■ EXCERPTED RECORDS
= = = = = = =

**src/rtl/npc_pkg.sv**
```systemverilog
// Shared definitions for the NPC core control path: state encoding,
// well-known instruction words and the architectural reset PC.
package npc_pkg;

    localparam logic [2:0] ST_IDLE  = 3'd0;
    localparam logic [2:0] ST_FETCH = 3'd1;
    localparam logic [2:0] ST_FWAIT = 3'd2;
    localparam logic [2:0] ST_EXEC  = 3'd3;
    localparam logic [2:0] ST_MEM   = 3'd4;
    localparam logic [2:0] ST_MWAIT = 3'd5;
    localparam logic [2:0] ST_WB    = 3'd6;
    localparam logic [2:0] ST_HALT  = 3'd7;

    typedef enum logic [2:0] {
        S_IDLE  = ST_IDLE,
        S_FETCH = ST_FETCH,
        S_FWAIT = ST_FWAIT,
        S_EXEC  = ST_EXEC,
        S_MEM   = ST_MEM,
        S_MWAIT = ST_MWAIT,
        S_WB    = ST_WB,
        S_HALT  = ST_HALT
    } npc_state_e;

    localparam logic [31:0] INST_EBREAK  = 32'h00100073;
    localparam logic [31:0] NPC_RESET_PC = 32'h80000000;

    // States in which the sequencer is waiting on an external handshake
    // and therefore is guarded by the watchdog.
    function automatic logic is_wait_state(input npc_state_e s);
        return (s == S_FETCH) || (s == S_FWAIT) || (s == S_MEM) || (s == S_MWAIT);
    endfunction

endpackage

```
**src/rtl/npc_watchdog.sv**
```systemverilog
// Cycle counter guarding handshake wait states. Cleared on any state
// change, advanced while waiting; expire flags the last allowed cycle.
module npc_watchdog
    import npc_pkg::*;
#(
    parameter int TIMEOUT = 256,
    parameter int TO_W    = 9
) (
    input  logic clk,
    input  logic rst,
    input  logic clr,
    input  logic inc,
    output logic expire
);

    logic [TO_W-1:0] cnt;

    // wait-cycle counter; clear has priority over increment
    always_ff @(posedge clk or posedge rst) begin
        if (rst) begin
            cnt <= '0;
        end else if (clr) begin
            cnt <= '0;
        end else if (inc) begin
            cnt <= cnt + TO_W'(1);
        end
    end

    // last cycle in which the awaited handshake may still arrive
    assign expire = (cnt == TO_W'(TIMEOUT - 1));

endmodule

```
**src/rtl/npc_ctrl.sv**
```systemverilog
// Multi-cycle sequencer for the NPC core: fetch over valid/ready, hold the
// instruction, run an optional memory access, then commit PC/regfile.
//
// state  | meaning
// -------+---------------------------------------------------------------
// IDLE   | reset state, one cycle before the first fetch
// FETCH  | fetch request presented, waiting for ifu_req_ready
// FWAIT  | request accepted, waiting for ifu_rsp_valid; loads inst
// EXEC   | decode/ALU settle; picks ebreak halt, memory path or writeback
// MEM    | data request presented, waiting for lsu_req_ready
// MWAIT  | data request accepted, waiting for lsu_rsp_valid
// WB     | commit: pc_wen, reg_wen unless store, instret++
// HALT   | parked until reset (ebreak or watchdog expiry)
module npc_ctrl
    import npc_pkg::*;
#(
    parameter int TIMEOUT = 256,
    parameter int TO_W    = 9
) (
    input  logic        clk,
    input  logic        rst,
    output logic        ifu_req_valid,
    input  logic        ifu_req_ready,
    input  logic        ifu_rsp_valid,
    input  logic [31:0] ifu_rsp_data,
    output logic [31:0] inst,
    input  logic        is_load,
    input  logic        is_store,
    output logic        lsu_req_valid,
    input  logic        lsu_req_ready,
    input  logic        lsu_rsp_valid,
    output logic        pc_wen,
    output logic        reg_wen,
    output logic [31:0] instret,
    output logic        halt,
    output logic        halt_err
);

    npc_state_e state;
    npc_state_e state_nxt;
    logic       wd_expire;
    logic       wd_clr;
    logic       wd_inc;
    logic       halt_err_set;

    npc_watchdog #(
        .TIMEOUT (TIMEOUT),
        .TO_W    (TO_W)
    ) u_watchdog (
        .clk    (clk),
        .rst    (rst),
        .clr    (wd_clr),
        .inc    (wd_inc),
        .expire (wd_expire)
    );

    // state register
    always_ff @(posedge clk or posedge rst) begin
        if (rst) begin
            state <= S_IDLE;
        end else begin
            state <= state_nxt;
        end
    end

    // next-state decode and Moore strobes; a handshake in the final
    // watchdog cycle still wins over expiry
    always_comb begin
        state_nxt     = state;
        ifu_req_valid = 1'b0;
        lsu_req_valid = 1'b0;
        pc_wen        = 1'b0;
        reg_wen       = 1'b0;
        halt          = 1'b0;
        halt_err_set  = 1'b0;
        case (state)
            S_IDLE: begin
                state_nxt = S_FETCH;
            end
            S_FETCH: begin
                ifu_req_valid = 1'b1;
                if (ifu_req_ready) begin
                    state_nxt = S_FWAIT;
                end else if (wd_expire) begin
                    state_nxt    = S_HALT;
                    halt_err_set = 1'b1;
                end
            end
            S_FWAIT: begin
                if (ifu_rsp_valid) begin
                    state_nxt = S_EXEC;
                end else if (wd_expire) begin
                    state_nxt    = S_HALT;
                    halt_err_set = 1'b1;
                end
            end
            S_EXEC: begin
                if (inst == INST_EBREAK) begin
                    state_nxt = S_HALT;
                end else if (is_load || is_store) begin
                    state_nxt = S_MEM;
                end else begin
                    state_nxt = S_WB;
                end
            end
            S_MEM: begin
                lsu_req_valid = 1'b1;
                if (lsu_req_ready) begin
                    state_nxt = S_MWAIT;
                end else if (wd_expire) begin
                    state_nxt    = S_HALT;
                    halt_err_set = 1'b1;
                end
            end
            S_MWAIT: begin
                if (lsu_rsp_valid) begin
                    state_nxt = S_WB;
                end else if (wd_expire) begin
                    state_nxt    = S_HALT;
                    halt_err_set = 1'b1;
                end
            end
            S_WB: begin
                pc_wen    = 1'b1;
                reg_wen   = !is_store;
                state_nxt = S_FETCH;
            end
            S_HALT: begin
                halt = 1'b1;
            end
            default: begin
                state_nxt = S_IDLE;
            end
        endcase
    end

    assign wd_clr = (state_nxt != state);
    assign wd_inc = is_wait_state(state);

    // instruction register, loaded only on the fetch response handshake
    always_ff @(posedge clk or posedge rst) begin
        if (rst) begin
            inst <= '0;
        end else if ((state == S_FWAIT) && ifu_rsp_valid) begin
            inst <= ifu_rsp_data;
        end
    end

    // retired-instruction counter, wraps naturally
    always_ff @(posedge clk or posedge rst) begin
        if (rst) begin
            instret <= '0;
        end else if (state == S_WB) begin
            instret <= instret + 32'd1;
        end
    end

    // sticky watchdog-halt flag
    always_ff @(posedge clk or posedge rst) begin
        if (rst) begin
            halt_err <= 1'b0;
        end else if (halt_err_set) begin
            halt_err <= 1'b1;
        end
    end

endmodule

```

= = = = = = =

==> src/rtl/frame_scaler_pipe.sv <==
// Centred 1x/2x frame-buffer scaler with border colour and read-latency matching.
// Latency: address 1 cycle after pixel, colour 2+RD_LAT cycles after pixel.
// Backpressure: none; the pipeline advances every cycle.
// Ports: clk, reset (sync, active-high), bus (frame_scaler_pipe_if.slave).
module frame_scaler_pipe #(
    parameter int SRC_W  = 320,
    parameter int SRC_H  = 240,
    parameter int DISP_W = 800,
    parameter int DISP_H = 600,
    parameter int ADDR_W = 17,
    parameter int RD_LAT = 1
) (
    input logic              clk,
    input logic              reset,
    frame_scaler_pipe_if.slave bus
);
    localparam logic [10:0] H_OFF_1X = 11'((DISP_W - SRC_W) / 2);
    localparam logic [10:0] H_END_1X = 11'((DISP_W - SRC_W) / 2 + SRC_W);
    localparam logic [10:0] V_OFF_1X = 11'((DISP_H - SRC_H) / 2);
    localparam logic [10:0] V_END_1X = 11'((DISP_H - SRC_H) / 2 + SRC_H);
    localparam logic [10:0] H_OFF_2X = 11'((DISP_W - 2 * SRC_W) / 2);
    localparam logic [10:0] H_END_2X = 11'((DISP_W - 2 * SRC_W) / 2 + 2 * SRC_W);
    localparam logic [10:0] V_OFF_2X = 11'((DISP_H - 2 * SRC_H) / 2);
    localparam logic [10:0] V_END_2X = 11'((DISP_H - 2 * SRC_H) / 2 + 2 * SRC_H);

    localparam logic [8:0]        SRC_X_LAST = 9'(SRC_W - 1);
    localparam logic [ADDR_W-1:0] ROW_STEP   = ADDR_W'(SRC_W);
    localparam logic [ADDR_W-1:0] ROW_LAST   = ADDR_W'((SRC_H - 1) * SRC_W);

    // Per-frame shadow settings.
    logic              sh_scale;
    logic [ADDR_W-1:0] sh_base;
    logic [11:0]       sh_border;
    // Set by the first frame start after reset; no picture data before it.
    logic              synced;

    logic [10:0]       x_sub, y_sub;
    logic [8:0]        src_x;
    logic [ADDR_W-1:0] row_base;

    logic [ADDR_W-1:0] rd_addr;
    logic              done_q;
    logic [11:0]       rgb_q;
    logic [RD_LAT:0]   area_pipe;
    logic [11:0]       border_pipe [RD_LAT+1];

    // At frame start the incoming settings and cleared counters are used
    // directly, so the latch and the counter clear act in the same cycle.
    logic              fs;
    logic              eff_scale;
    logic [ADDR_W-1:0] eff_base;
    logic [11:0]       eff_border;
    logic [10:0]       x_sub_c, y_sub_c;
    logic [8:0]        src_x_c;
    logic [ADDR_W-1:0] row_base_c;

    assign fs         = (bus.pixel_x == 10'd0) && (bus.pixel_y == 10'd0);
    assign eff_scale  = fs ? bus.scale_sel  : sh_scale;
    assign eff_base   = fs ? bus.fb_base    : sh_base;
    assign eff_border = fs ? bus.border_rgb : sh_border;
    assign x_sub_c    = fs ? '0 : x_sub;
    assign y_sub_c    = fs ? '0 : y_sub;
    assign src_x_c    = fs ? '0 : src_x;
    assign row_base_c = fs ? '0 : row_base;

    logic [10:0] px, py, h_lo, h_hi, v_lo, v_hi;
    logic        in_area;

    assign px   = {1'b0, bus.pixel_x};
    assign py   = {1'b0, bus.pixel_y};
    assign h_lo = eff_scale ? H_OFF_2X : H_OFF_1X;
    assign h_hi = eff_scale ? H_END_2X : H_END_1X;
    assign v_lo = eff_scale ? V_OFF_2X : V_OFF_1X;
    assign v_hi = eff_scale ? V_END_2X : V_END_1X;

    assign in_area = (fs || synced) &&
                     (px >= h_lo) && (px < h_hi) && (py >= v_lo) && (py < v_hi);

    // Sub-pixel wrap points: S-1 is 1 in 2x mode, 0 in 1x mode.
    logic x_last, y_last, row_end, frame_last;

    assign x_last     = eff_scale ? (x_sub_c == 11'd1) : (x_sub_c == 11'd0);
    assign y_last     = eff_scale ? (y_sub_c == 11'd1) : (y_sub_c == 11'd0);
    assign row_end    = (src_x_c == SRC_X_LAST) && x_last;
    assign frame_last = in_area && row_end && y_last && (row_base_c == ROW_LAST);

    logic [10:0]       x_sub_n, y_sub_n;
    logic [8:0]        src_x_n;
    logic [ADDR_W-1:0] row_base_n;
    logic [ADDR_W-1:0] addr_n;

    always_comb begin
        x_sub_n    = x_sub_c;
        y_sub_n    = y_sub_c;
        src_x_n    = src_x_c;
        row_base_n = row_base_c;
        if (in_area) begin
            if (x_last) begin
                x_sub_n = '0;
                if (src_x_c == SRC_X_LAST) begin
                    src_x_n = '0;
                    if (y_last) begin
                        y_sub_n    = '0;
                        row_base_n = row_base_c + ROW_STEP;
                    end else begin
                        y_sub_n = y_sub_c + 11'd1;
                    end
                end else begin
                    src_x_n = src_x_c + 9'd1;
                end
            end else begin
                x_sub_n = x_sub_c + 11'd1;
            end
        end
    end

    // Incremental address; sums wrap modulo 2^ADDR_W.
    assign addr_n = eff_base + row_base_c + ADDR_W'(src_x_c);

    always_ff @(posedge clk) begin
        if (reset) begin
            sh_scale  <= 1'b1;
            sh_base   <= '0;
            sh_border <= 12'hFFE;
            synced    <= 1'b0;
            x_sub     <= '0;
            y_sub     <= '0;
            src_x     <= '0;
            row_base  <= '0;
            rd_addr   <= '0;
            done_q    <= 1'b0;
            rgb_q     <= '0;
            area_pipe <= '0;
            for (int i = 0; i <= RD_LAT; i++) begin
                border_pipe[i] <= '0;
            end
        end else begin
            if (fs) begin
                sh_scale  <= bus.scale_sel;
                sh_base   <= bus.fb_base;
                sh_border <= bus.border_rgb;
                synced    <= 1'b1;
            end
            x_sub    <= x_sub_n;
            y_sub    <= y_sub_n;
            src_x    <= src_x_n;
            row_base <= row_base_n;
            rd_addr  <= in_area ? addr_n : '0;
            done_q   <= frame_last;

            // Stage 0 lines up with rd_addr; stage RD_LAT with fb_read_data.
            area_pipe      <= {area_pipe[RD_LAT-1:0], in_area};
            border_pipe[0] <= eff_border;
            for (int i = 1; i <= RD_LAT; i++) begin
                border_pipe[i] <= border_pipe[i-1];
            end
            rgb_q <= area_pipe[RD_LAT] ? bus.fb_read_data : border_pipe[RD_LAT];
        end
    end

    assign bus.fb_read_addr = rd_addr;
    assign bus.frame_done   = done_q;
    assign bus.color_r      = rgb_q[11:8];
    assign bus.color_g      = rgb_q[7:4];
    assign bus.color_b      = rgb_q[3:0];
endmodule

= = = = = = =

■ EXERCISE DIRECTIONS
Where does the string "register" occur in the listing above? Return every line that contains it.

■ TASK ANSWER
    // state register
    // instruction register, loaded only on the fetch response handshake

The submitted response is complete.